Matthew Saville is a full-time wedding photographer at Lin & Jirsa Photography, and a senior editor & writer at SLR Lounge. Connect with him on Google Plus


  1. Joan Feldvary

    Why destroy a perfectly good piece of equipment, there is someone some where that has very little that would really like to have it.

  2. ✈illNana☁

    they were probably broken already no ones that stupid 

  3. Ivan Ivanov

    Couldn’t agree more!

  4. Andreas Werner

    I actually like the fact that they destroyed the other lenses.  To me, it was an outward expression of their commitment to the review. 

    I did cringe a little though  =)

  5. Shades Zone

    Why destroy your gear?

  6. Eric Anderson

    If they can afford it then more power to them. Personally I think it was one of the best reviews I’ve seen. They compared features that I care about as a photographer, and alerted me to a feature I didn’t even know Tameron had on that lens. All of this, plus the production of the review was great.

  7. Kevinduquemin

    all I said was NOOOOOOOOOOOOOOOOOOOOO when he hit the 24-702.8 L for six

  8. Marlon

    Maybe the Canon and Nikon they hit were just them hot water flask you get from eBay?

    • Kevinduquemin

      that would be why they did not brake up at all ,did nt think of that ,but that sigma was  in millions of bits

  9. dzakary

    I would have preferred they rent the lenses, test them and use the money they saved from the purchase to either give to a charity or give away 1 of the lenses to their audience.

  10. marxxxo

    Hay que ser muy hueon para romper lentes sin sentido; no eres cool.

  11. Bjoern Schulz

    absolutly wrong !!!

  12. Guest

    First and for sure last video of yours that I’ve ever seen! Destroying the lenses was just some non-sense #*^! … totally agree with “dzakary” ‘s comment. Think about it…

  13. Ben Meir Ohayon

    they busted lenses so sites like yours can review their absurd video and complain about lens bashing. but at the same time generate traffic for them. lensbashers 1  slr lounge 0.

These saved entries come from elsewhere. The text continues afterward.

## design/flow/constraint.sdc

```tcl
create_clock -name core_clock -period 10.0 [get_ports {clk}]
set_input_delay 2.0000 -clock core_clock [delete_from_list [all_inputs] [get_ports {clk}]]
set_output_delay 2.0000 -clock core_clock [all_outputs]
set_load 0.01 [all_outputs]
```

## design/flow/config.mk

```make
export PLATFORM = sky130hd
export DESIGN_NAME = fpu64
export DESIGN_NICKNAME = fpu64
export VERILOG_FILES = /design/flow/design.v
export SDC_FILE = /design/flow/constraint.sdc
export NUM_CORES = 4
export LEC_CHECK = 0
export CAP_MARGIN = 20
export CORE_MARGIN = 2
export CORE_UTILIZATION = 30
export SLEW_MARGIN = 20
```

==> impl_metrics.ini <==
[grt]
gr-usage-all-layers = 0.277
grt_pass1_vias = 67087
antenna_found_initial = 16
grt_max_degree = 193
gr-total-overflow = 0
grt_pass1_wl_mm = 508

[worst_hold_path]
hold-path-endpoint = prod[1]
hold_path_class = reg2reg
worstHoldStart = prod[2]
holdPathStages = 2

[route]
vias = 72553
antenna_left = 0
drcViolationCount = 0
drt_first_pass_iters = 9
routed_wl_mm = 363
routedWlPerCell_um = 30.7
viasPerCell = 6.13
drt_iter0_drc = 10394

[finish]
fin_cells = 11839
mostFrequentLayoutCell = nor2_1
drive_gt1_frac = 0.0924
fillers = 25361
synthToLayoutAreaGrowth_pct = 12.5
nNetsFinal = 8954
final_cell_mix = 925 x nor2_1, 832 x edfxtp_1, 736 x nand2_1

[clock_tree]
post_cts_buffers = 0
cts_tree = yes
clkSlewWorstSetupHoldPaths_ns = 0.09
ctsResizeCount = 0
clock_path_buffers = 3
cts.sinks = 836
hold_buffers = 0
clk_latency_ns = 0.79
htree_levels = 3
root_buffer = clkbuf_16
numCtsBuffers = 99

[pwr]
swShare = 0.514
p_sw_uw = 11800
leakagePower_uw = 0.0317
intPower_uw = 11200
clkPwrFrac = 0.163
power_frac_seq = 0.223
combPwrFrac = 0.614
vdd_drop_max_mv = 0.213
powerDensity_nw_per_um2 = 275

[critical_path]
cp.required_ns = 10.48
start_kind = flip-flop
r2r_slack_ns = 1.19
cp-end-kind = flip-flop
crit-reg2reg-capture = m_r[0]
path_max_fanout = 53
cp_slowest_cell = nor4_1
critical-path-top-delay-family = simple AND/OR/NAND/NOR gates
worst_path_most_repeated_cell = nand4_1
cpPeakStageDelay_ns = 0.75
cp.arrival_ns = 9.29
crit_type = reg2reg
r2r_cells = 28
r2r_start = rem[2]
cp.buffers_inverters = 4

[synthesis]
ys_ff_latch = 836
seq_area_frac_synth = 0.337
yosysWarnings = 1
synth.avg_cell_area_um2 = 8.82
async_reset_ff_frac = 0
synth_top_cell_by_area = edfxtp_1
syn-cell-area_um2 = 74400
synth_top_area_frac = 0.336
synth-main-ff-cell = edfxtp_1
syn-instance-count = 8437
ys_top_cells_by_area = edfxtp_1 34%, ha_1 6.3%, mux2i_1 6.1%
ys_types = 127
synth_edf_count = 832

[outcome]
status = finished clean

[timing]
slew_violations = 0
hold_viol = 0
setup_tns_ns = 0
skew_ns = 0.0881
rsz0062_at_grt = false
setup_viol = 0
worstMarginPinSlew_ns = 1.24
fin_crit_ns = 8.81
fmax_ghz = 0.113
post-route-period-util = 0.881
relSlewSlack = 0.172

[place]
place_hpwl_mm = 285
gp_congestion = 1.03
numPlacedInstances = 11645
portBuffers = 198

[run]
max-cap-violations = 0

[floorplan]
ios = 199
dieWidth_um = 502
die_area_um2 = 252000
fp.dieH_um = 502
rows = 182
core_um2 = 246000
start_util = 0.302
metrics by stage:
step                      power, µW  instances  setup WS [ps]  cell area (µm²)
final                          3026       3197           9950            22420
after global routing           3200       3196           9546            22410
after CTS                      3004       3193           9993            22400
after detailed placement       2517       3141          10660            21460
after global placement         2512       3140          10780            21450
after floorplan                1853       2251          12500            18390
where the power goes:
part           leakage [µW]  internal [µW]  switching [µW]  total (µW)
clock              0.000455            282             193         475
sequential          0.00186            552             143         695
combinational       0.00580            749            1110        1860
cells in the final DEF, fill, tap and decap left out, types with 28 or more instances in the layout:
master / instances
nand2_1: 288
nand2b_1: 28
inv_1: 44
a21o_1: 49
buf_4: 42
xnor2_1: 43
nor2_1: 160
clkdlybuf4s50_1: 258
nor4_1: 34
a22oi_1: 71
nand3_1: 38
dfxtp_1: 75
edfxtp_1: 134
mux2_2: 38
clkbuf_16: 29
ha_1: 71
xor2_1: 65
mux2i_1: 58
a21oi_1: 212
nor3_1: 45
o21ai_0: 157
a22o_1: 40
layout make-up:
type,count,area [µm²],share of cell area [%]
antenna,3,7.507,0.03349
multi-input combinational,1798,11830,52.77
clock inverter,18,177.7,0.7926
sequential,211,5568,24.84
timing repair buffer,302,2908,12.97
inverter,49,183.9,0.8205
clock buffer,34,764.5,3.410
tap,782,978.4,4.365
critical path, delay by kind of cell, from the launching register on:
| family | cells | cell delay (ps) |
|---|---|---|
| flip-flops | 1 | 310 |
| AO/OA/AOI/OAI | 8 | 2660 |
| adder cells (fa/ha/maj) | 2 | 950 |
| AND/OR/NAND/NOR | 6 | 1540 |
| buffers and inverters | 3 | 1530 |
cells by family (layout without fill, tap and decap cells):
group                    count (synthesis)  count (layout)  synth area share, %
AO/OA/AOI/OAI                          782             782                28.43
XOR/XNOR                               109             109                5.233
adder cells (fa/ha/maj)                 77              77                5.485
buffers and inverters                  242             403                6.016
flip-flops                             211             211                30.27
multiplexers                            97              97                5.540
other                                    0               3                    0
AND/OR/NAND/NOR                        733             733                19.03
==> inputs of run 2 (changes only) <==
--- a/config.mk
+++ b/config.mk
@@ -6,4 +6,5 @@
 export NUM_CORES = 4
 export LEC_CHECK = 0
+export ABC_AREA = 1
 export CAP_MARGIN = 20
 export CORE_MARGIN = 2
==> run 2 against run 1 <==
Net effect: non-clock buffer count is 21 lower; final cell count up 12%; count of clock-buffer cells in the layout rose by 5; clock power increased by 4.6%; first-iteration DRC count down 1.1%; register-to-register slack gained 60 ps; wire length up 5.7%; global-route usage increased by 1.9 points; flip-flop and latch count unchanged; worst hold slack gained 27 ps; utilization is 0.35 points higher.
This design comes from an exercise in tuning for small area, a short achievable clock period and few clock cycles per item on the open sky130 flow, not from production work.
Function was checked by simulation only, so behaviour that the tests miss may differ from the original.

==> flow/design.v (outline; a module is shown in full before it is edited, if it fits) <==
// module fp_mul: 75 lines
// module mul24: 686 lines
// module fp_add: 107 lines
// module voice_filter: 112 lines
module voice_filter (
    input  wire        clk,
    input  wire        rst,        
    input  wire        start,
    input  wire [31:0] x,
    input  wire        topo,       
    input  wire [1:0]  ftype,      
    input  wire [31:0] a0,
    input  wire [31:0] a1,
    input  wire [31:0] a2,
    input  wire [31:0] b1,
    input  wire [31:0] b2,
    input  wire [31:0] f1,
    input  wire [31:0] q,
    output reg         done,
    output reg  [31:0] y
);
  // ...
==> flow/flow/run.sh <==
#!/bin/bash
# The standard layout (standard.sh, which runs ORFS from the standard
# synthesis to the final layout and writes each tool's log under orfs/), with
# one change: buffer_ports buffers the input and output ports with
# sky130_fd_sc_hd__buf_1 cells instead of the cell it picks by default.
# standard.sh's own output goes to standard.log in this folder.
set -e
export BUFFER_PORTS_ARGS="-buffer_cell sky130_fd_sc_hd__buf_1"
echo 'export BUFFER_PORTS_ARGS = -buffer_cell sky130_fd_sc_hd__buf_1' >> config.mk
bash standard.sh > standard.log 2>&1
==> flow/standard.sh <==
#!/bin/bash
# synth_recipe.tcl (not shown) runs the flow's synth.tcl, then flattens the netlist and writes it again
# the make line also repeats each setting of config.mk as NAME=value (left out here)
make -C /OpenROAD-flow-scripts/flow DESIGN_CONFIG=/design/flow/config.mk WORK_HOME=/design/flow/orfs CLKGATE_MAP_FILE= SYNTH_SCRIPT=/design/flow/synth_recipe.tcl "${@:-finish}"
==> flow/config.mk <==
export PLATFORM = sky130hd
export DESIGN_NAME = voice_filter
export DESIGN_NICKNAME = voice_filter
export VERILOG_FILES = /design/flow/design.v
export SDC_FILE = /design/flow/constraint.sdc
export NUM_CORES = 4
export LEC_CHECK = 0
export ABC_AREA = 1
export CAP_MARGIN = 20
export CORE_MARGIN = 2
export CORE_UTILIZATION = 40
export GPL_TIMING_DRIVEN = 0
export PLACE_DENSITY = 0.65
export SETUP_SLACK_MARGIN = 5
export SLEW_MARGIN = 20
export BUFFER_PORTS_ARGS = -buffer_cell sky130_fd_sc_hd__buf_1
==> flow/constraint.sdc <==
create_clock -name core_clock -period 22.0 [get_ports {clk}]
set_input_delay 4.4000 -clock core_clock [delete_from_list [all_inputs] [get_ports {clk}]]
set_output_delay 4.4000 -clock core_clock [all_outputs]
set_load 0.01 [all_outputs]
==> metrics.yaml, run 1 <==
start_util: 0.4031
dp.cells: 8419
taps: 1488
busiest_layer: "met2"
ys_seq_elements: 282
vias: 50403
clkTransAtPathRegs_ns: 0.06
cts_hold_buf: 0
wl_met2_um: 96700
min_period_over_period: 0.7563
yosysTopAreaCell: "edfxtp_1"
end_kind: "primary output"
syn_inst: 6594
fin_cells: 8598
critPathKind: "reg2out"
critical_path.endpoint: "y[3]"
place_ws_ns: 0.9637
cts_tree: "built"
grt_pass1_vias: 47474
synth-async-reset-ratio: 0
holdPathEnd: "x2[21]"
max_freq_mhz: 60.10
synth_area_per_cell_um2: 6.756
most-common-layout-cells: "1537 x nand2_1, 897 x inv_1, 495 x nand3_1, 460 x nor2_1, 365 x xor2_1"
grt_max_degree: 53
diodes: 6
synth-xor-area-share: 0.08544
dieArea_mm2: 0.1141
multi_input_area_mm2: 0.03352
vias_per_cell: 5.862
finalCriticalPeriod_ns: 16.64
grt_usage: 0.3829
fillers: 11741
status: "no timing/DRC/antenna violations"
gp_congestion: 1.033
first_pass_iters: 8
start_kind: "register"
cp.required_ns: 17.60
worstPathArrival_ns: 12.24
critPathSlowestCell: "o211ai_1"
Testbench counts, summed over its fixed seeds: cycles 22,527, items 4,096.
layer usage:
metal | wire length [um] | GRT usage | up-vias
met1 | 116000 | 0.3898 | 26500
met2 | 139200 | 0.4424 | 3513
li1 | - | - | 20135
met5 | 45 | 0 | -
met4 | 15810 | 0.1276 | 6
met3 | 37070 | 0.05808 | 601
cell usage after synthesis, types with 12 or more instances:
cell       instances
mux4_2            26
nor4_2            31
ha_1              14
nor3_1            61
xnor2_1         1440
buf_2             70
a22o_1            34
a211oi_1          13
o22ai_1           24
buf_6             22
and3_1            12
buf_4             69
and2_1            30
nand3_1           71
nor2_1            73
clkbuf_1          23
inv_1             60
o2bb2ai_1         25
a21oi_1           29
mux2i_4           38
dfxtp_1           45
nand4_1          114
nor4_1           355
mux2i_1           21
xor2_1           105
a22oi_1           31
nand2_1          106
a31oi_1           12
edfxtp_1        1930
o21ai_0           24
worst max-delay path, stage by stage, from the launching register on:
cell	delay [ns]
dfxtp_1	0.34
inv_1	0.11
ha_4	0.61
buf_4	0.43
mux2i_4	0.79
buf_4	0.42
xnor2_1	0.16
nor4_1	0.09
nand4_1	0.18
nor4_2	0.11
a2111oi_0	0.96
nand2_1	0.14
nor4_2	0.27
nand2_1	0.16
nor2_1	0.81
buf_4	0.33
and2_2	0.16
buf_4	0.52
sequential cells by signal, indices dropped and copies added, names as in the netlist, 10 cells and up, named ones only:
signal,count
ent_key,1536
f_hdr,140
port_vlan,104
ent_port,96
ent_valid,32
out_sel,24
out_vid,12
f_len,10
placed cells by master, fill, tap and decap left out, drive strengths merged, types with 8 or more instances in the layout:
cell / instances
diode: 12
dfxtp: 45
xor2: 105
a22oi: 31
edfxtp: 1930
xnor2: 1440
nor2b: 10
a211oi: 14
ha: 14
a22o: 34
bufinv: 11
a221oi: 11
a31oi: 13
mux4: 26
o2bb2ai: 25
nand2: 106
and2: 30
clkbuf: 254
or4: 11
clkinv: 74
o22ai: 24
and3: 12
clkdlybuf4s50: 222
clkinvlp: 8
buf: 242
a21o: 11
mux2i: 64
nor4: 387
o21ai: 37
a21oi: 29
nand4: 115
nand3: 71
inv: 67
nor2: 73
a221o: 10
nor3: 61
From an optimization exercise on the open Yosys and OpenROAD flow, aimed at small area, a short achievable clock period and few clock cycles per item; shortcuts taken in it are not production practice.
Function was checked by simulation only, so behaviour that the tests miss may differ from the original.
Power and IR drop assume default switching activity.

## job 105
## fdec
module fdec (
    input  wire        clk,
    input  wire        rst,         
    input  wire        rx_valid,
    input  wire [7:0]  rx_data,
    input  wire        rx_eos,
    output wire        rx_ready,
    output wire        fo_valid,
    input  wire        fo_ready,
    output wire [31:0] fo_seq,
    output wire [6:0]  fo_len,
    output wire [7:0]  fo_data,
    output wire        fo_last,
    output wire        done         
);
    localparam MAXP = 64;                
    localparam NB   = 68;                
    localparam SYNC = 8'hAA;
    localparam S_SEARCH  = 2'd0;
    localparam S_HEADER  = 2'd1;
    localparam S_PAYLOAD = 2'd2;
    localparam S_END     = 2'd3;         
    reg  [7:0]    mem [0:NB-1];
    reg           mw_v;      
    reg  [6:0]    mw_a;
    reg  [7:0]    mw_d;
    reg           m_v, s_v, done_r, rdy_r;
    reg  [7:0]    m_d, s_d;
    reg           m_aa, s_aa, m_z, s_z, m_le, s_le;
    assign rx_ready = rdy_r;                 
    assign done     = done_r;
    reg  [6:0]    rp, wp;
    reg           qpend;     
    reg           qv;
    reg  [7:0]    qd;
    reg           q_aa, q_z, q_le;
    reg  [1:0]    st;
    reg  [5:0]    wlen;      
    reg  [6:0]    prem;      
    reg           hl_r;      
    reg           pl_r;      
    reg           lbad;      
    reg           vok;       
  ...
Size: ~2100 cells after synthesis, ~64 I/O pins, roughly 0.035 mm² of cells after synthesis.
==> flow/config.mk <==
export PLATFORM = sky130hd
export DESIGN_NAME = fdec
export DESIGN_NICKNAME = fdec
export VERILOG_FILES = /design/flow/design.v
export SDC_FILE = /design/flow/constraint.sdc
export NUM_CORES = 4
export LEC_CHECK = 0
export CAP_MARGIN = 20
export CORE_MARGIN = 2
export CORE_UTILIZATION = 40
export SLEW_MARGIN = 20
==> flow/constraint.sdc <==
create_clock -name core_clock -period 10.0 [get_ports {clk}]
set_input_delay 2.0000 -clock core_clock [delete_from_list [all_inputs] [get_ports {clk}]]
set_output_delay 2.0000 -clock core_clock [all_outputs]
set_load 0.01 [all_outputs]
standard.sh (not shown) runs the stock make flow with config.mk's settings and CLKGATE_MAP_FILE= SYNTH_SCRIPT=/design/flow/synth_recipe.tcl, a recipe that flattens the netlist after the stock synthesis.
==> flow/flow/run.sh <==
#!/bin/bash
set -euo pipefail
bash standard.sh SETUP_SLACK_MARGIN=6.8 \
  "CTS_ARGS=-sink_clustering_enable -repair_clock_nets -buf_list sky130_fd_sc_hd__clkbuf_16 -sink_clustering_size 24 -sink_clustering_max_diameter 80 -dont_use_dummy_load" \
  finish > standard_flow.log 2>&1
Testbench counts of job 105, summed over its fixed seeds: cycles 74,668, bytes 74,262.
Source: an optimization exercise on an open RTL-to-GDS flow (aim: small area, a short achievable clock period and few clock cycles). Production flows keep margins and buffers that such runs may drop. Function was checked by simulation only, so behaviour that the tests miss may differ from the original. Power figures rest on the tool's default switching activity, not on a simulated workload.

==> flow/design.v, too long to show whole: its modules and the start of the top module <==
// module vs_tap_t0: 266 lines
// module vs_tap_t1: 266 lines
// module vs_tap_t2: 266 lines
// module vs_tap_t2n: 266 lines
// module vs_divider: 15 lines
// module vs_resampler: 493 lines
module vs_resampler (
    input  wire        clk,
    input  wire        rst,
    input  wire        start,
    input  wire [1:0]  method,        
    input  wire [14:0] src_w,
    input  wire [14:0] src_h,
    input  wire [14:0] dst_w,
    input  wire [14:0] dst_h,
    input  wire [31:0] src_base,
    input  wire [15:0] src_stride,
    input  wire [31:0] dst_base,
    input  wire [15:0] dst_stride,
    output wire        done,
    output wire        err,
    output wire        rd_en,
    output wire [31:0] rd_addr,
    input  wire [7:0]  rd_data,
    output wire        wr_en,
    output wire [31:0] wr_addr,
    output wire [7:0]  wr_data
);
  // ...
==> flow/flow/run.sh <==
#!/bin/bash
set -euo pipefail
bash standard.sh SETUP_SLACK_MARGIN=11.4 finish > make_finish.log 2>&1
==> flow/standard.sh <==
#!/bin/bash
# synth_recipe.tcl (not shown) runs the flow's synth.tcl, then flattens the netlist and writes it again
# the make line also repeats each setting of config.mk as NAME=value (left out here)
make -C /OpenROAD-flow-scripts/flow DESIGN_CONFIG=/design/flow/config.mk WORK_HOME=/design/flow/orfs CLKGATE_MAP_FILE= SYNTH_SCRIPT=/design/flow/synth_recipe.tcl "${@:-finish}"
==> flow/config.mk <==
export PLATFORM = sky130hd
export DESIGN_NAME = vs_resampler
export DESIGN_NICKNAME = vs_resampler
export VERILOG_FILES = /design/flow/design.v
export SDC_FILE = /design/flow/constraint.sdc
export NUM_CORES = 4
export LEC_CHECK = 0
export ABC_CLOCK_PERIOD_IN_PS = 6000
export CAP_MARGIN = 20
export CORE_MARGIN = 2
export CORE_UTILIZATION = 55
export SLEW_MARGIN = 20
export SYNTH_MEMORY_MAX_BITS = 65536
==> flow/constraint.sdc <==
create_clock -name core_clock -period 16.0 [get_ports {clk}]
set_input_delay 3.2000 -clock core_clock [delete_from_list [all_inputs] [get_ports {clk}]]
set_output_delay 3.2000 -clock core_clock [all_outputs]
set_load 0.01 [all_outputs]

    (im pretty sure canon and nikon were just cups, and sigma was probably a broken version bought off ebay for the video)

  14. Wil G

    nooooooooo… whyyyyyyyy!?!?!?   (**whimpers in the corner)

  15. John m

    Pretty sure the nikon and canon are just cheap coffee mugs.  Look at the Nikon on the ground.  

  16. Jason McDonald

    While I can’t say with 100 percent certainty, I’m guessing they are mugs and/or already busted lenses. I doubt they will come out and say “They were fake.” because then it would take away the shock factor which generated the traffic. Enjoyed the review, fake breaks or not…

  17. Martin

    The WOMP guys are great, they are very didactic and entertaining. 
    They use the “break thigs” trick pretty often (see and i am a neanderthal who finds that hilarious :D

  18. Mike Rotman

    Thanks Matthew- excited to hear what people think.

  19. Dave Phillipich

    I personally prefer the shotgun taking out the Nikon in episode 2 – or the classic sledgehammer to the Canon in the original. John Pellett, photographer extraordinaire, is a maestro of camera destruction.

  20. Beth Shaw

    OMG. I LOVE WOMP. Especially when that nerdy guy with the glasses broke the 5D MIII. That and the strippers in episode one is what got me hooked!!